Recently we had some issues with multi-DC Cassandra clusters — latency and timeouts that had only started since we created the second datacenter.
The development team had been tasked with ensuring they were using a DC aware load balancer and local consistency, to ensure they only talked to the local DC rather than the second DC, which was with a different cloud provider in a different country.
Using OpsCenter I could see there were some reads going directly to the new datacenter, but the development team could not find where they were coming from. Time to use ngrep — which describes itself as “like GNU grep applied to the network layer.”
Installing ngrep
apt install ngrep
Capturing Connections on Port 9042
ngrep " " -d any -x dst port 9042 and dst host xxx.xxx.xxx.xxx
" "— grep for anything (no string filter)-d any— check all network devicesdst port 9042— limit to packets with destination port 9042 (the CQL native transport port)dst host xxx.xxx.xxx.xxx— limit to packets arriving at this node’s IP
This will display all incoming connections to this node on port 9042. You’ll see messages like:
T zzz.zzz.zzz.zzz:42768 -> xxx.xxx.xxx.xxx:9042 [AP]

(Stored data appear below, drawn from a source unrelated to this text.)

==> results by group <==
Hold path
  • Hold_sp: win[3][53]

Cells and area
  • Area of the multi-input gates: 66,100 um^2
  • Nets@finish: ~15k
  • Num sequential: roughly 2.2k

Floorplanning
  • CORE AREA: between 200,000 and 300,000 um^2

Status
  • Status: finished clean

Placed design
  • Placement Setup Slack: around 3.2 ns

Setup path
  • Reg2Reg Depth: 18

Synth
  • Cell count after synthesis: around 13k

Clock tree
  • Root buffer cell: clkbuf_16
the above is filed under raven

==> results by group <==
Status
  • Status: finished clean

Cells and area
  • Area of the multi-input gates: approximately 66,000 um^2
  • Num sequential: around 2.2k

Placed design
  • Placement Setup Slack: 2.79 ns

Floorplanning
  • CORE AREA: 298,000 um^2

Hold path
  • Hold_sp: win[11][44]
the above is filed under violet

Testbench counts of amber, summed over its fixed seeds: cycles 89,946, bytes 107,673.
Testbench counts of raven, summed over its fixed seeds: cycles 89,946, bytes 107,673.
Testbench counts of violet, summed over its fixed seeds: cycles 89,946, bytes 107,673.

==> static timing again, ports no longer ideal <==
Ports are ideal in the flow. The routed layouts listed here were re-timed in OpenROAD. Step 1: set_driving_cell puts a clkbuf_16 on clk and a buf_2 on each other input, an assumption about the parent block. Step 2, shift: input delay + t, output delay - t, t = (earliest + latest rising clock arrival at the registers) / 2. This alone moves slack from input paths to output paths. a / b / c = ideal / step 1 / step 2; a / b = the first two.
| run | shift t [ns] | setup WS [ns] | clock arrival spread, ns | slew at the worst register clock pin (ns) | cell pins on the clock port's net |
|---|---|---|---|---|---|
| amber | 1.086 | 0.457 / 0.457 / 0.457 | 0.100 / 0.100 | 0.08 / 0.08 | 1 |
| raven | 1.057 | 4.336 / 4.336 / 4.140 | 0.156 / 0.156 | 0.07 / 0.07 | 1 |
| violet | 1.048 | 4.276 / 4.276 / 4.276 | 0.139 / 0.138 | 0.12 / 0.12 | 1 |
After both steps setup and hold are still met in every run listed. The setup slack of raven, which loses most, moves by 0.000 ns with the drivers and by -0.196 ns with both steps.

Here zzz.zzz.zzz.zzz is the node sending the CQL request. You’ll also see the CQL being sent in the message, giving you a good idea where the requests are coming from.
Filtering Out OpsCenter
If you are using DataStax OpsCenter, the DataStax agent uses CQL to talk to Cassandra on the local node, and OpsCenter itself will also connect to the cluster. To remove these packets from the output:
ngrep " " -d any -x dst port 9042 \
and dst host xxx.xxx.xxx.xxx \
and not src host xxx.xxx.xxx.xxx \
and not src host yyy.yyy.yyy.yyy
Where yyy.yyy.yyy.yyy is the IP address of OpsCenter.
This gives you a clean view of which application clients are actually connecting to each node — making it straightforward to identify which services are ignoring your DC aware load balancing policy and connecting to the wrong datacenter.